▶ [Activity] Below are the entries; give again exactly the lines from the one mentioning "0.0163 | 0.0324 |" through the one mentioning "resized for setup | 14 | 28", inclusive.

▶ [Provided records]

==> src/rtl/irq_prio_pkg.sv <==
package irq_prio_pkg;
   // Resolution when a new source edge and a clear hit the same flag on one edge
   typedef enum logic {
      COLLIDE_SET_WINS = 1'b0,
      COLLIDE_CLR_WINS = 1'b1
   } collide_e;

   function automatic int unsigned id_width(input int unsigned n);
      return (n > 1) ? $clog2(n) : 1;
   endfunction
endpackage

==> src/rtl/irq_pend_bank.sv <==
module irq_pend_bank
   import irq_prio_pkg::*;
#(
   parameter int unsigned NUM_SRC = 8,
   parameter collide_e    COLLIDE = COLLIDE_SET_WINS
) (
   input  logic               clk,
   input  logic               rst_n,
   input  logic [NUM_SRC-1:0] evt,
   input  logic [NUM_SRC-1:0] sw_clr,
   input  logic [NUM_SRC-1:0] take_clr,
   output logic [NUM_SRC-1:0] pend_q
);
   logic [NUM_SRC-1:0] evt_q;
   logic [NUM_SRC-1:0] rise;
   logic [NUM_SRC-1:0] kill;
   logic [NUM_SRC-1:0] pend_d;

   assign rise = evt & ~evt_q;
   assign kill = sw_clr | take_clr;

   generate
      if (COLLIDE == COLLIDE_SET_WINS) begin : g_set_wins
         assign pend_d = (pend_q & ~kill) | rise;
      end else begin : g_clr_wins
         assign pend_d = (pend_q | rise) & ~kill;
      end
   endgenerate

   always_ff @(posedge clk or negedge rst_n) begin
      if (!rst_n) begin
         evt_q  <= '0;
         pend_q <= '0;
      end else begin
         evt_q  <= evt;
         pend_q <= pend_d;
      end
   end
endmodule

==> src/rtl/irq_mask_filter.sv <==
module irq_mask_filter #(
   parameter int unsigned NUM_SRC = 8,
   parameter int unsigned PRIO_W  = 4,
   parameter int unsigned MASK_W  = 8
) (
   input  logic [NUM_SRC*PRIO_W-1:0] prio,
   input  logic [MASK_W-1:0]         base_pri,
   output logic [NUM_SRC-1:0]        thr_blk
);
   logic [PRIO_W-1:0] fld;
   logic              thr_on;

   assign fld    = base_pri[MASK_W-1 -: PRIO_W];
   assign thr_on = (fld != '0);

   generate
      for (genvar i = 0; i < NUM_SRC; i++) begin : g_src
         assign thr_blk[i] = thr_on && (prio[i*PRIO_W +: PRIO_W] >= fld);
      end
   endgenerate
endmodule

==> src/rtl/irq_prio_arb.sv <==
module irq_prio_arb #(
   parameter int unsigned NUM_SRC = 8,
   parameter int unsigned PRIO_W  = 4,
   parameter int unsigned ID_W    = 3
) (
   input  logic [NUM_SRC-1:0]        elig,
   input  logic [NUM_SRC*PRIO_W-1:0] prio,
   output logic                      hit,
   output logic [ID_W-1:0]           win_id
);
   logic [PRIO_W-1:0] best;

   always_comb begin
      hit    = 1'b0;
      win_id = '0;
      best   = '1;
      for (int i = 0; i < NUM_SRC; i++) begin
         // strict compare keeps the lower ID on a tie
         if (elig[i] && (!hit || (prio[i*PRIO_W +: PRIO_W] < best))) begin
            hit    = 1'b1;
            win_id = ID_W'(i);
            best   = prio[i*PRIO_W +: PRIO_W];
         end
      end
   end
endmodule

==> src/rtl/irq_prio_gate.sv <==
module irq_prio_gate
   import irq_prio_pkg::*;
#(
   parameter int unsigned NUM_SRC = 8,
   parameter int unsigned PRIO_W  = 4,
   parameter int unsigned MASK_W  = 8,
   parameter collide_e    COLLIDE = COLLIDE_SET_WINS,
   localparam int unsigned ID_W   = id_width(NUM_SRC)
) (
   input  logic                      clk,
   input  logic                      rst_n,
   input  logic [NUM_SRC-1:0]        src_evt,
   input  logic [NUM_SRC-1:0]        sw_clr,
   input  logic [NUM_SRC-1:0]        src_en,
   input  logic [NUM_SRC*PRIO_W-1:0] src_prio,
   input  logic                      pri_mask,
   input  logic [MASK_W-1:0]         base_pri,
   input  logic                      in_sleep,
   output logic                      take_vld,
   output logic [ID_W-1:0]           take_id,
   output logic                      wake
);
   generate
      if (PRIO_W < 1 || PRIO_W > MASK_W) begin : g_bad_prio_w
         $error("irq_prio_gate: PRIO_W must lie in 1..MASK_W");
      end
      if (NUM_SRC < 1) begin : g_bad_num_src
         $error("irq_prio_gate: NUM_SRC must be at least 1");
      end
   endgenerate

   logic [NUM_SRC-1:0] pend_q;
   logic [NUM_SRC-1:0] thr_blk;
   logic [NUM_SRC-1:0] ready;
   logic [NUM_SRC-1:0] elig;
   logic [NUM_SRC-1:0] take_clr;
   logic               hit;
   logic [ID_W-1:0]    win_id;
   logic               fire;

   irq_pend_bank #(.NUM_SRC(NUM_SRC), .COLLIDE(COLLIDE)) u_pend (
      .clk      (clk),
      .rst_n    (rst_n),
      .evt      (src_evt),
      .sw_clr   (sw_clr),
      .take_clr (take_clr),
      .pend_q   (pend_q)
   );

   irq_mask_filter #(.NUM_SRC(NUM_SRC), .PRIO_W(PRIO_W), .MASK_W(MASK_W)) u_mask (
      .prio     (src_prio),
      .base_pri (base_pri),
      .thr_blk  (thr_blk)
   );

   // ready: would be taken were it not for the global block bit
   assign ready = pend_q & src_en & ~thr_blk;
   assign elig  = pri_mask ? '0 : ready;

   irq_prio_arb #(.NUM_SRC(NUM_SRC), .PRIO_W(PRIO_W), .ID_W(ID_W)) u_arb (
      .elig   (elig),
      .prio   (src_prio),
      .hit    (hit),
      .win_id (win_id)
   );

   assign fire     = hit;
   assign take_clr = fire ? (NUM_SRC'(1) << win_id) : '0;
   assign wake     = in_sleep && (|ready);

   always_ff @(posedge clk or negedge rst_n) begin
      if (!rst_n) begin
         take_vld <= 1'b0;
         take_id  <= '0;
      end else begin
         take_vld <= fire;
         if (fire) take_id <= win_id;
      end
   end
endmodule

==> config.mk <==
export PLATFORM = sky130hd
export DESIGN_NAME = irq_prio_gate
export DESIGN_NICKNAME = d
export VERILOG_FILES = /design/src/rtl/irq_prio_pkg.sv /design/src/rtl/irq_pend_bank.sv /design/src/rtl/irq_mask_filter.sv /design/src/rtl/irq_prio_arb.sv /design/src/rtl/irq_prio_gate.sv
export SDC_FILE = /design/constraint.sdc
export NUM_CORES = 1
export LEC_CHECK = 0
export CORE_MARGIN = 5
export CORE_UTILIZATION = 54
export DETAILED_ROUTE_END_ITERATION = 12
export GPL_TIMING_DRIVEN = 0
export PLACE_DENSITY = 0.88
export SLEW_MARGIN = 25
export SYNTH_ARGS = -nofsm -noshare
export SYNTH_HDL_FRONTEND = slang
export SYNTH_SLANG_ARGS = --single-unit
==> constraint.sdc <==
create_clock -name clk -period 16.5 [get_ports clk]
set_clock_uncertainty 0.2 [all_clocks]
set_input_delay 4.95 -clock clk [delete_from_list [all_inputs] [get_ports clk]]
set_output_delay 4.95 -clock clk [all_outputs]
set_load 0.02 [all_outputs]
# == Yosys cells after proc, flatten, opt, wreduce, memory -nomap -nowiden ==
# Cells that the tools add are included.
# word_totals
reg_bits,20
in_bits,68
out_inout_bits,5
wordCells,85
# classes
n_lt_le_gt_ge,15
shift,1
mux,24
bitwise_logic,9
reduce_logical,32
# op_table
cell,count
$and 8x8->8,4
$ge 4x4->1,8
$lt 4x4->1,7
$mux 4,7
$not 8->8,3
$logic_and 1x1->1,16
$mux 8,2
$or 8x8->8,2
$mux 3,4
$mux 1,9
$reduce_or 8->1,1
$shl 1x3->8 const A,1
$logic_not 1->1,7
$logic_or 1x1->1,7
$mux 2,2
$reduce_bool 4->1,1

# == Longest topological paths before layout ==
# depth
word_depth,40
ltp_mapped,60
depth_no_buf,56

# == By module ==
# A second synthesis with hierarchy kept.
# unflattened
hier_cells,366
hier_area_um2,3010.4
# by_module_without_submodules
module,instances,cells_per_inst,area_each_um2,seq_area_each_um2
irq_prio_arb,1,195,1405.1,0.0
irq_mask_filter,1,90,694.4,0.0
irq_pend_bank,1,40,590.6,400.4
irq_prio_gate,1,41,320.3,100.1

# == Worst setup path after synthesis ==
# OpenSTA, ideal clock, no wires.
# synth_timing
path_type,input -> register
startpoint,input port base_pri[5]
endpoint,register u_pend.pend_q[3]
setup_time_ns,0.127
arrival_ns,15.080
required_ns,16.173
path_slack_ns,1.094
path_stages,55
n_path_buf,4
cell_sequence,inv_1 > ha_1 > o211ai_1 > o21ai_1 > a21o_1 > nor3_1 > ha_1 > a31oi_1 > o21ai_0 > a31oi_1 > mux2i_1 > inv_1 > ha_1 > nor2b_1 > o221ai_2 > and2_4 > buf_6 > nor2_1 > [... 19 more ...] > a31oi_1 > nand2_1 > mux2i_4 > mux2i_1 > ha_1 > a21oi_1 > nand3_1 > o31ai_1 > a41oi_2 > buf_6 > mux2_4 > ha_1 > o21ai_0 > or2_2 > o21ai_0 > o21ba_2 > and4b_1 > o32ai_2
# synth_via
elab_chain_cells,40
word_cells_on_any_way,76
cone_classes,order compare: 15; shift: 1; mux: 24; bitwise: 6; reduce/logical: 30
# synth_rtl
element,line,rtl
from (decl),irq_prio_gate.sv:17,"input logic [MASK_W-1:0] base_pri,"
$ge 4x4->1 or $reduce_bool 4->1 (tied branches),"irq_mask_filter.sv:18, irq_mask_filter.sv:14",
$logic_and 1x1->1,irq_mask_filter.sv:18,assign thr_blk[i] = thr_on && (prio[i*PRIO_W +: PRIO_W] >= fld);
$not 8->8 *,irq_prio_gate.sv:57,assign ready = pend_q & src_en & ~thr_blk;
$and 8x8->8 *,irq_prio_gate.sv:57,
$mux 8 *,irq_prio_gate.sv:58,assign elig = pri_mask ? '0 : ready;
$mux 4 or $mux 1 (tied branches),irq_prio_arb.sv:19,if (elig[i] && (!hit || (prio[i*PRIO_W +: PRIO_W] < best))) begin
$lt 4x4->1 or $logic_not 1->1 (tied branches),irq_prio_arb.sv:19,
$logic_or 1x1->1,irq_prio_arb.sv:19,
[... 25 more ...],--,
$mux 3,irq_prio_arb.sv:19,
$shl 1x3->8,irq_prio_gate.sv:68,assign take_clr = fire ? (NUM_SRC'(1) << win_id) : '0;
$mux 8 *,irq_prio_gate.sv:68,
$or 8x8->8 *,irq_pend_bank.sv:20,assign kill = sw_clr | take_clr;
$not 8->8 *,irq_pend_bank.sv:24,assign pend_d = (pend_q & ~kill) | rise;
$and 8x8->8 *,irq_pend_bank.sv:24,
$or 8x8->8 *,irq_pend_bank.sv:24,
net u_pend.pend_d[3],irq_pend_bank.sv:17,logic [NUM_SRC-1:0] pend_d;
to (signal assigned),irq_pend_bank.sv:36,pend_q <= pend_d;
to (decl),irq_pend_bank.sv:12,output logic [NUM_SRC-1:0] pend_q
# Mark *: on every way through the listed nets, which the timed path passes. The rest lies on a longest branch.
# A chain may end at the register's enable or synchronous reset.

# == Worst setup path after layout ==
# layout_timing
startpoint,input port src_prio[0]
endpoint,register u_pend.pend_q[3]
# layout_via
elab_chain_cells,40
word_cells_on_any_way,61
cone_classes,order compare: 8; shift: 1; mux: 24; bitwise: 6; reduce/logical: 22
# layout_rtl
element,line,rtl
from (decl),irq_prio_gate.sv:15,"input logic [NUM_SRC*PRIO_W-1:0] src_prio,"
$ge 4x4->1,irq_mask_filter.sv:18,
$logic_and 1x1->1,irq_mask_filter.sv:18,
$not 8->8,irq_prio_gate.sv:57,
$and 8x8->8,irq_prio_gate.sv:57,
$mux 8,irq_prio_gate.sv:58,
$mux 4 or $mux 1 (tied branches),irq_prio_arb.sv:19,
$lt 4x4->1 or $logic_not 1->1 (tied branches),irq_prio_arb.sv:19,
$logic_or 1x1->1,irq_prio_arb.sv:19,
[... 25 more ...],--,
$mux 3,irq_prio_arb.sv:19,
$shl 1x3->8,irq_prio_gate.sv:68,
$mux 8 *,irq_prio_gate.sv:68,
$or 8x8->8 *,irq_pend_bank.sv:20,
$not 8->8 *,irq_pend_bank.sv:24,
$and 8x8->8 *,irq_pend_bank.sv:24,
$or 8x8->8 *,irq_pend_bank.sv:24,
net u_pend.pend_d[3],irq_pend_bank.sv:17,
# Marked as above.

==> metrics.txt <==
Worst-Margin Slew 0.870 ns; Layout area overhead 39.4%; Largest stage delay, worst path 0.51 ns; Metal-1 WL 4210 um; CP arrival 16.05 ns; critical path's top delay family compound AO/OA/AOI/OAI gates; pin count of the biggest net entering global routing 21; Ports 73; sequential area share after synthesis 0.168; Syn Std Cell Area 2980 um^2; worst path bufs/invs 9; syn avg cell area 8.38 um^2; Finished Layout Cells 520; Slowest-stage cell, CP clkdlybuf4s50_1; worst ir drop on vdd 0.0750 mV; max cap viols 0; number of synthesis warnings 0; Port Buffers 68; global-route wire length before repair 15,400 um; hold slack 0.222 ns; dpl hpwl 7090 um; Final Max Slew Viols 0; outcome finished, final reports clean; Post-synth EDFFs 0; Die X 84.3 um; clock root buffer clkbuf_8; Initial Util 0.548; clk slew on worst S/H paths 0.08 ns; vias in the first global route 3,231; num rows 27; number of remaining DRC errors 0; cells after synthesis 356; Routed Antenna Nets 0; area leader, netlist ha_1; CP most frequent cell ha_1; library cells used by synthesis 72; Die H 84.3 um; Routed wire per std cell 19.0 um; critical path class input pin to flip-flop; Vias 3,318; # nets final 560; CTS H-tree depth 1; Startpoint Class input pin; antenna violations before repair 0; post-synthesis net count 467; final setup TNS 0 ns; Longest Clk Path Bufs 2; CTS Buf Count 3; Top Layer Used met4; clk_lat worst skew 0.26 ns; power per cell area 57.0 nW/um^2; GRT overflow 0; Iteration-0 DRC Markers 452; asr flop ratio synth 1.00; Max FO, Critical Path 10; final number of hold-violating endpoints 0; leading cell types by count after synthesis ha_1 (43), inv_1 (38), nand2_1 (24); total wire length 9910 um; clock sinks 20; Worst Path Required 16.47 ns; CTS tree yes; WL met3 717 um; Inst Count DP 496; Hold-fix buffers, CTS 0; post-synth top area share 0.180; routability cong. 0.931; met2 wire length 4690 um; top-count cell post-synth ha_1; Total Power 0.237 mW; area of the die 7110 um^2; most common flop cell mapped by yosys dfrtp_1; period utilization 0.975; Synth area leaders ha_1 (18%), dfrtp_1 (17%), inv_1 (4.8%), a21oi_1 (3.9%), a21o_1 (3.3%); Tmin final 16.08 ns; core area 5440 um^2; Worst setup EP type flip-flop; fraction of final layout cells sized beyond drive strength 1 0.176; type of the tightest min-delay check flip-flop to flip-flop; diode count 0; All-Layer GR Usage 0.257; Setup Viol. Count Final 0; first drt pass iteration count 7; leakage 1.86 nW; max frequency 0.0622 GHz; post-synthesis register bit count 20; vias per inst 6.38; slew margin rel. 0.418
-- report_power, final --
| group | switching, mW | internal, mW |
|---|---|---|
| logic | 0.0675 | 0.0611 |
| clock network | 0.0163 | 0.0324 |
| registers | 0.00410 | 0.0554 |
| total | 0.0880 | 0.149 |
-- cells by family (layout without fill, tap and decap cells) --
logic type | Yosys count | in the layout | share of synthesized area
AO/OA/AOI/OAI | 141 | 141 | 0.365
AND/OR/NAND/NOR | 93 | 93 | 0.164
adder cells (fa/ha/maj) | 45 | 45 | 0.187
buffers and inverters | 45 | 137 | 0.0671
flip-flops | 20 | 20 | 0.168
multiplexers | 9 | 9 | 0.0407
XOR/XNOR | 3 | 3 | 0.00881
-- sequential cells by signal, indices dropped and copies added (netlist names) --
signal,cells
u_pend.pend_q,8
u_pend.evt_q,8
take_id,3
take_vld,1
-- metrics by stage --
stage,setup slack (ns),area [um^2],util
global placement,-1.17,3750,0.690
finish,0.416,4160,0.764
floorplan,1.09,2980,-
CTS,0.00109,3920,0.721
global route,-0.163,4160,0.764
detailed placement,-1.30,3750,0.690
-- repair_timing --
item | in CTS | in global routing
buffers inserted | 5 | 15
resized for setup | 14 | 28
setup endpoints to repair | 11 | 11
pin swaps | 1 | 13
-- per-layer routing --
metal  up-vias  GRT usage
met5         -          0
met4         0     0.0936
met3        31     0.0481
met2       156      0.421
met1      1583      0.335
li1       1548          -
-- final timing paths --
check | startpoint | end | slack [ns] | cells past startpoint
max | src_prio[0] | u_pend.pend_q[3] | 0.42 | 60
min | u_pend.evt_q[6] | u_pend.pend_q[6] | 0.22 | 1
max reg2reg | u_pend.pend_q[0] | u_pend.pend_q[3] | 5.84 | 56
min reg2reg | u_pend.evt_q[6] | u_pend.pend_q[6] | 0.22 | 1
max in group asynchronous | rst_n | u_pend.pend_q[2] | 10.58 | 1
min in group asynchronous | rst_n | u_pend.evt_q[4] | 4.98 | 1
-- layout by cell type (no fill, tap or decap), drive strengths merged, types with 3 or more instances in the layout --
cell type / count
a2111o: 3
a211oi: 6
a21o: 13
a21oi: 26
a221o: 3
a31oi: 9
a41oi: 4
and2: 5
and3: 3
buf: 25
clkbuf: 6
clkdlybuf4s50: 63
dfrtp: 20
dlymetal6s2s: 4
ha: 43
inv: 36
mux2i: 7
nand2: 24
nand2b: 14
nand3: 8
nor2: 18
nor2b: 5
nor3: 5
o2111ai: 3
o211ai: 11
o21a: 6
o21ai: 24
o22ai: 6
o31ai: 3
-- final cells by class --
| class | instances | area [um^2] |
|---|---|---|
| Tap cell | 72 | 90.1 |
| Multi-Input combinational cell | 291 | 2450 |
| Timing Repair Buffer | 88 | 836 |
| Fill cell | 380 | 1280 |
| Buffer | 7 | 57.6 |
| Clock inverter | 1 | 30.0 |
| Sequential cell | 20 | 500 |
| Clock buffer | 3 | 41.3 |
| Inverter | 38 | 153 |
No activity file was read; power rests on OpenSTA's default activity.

▶ [Response to this task]
| clock network | 0.0163 | 0.0324 |
| registers | 0.00410 | 0.0554 |
| total | 0.0880 | 0.149 |
-- cells by family (layout without fill, tap and decap cells) --
logic type | Yosys count | in the layout | share of synthesized area
AO/OA/AOI/OAI | 141 | 141 | 0.365
AND/OR/NAND/NOR | 93 | 93 | 0.164
adder cells (fa/ha/maj) | 45 | 45 | 0.187
buffers and inverters | 45 | 137 | 0.0671
flip-flops | 20 | 20 | 0.168
multiplexers | 9 | 9 | 0.0407
XOR/XNOR | 3 | 3 | 0.00881
-- sequential cells by signal, indices dropped and copies added (netlist names) --
signal,cells
u_pend.pend_q,8
u_pend.evt_q,8
take_id,3
take_vld,1
-- metrics by stage --
stage,setup slack (ns),area [um^2],util
global placement,-1.17,3750,0.690
finish,0.416,4160,0.764
floorplan,1.09,2980,-
CTS,0.00109,3920,0.721
global route,-0.163,4160,0.764
detailed placement,-1.30,3750,0.690
-- repair_timing --
item | in CTS | in global routing
buffers inserted | 5 | 15
resized for setup | 14 | 28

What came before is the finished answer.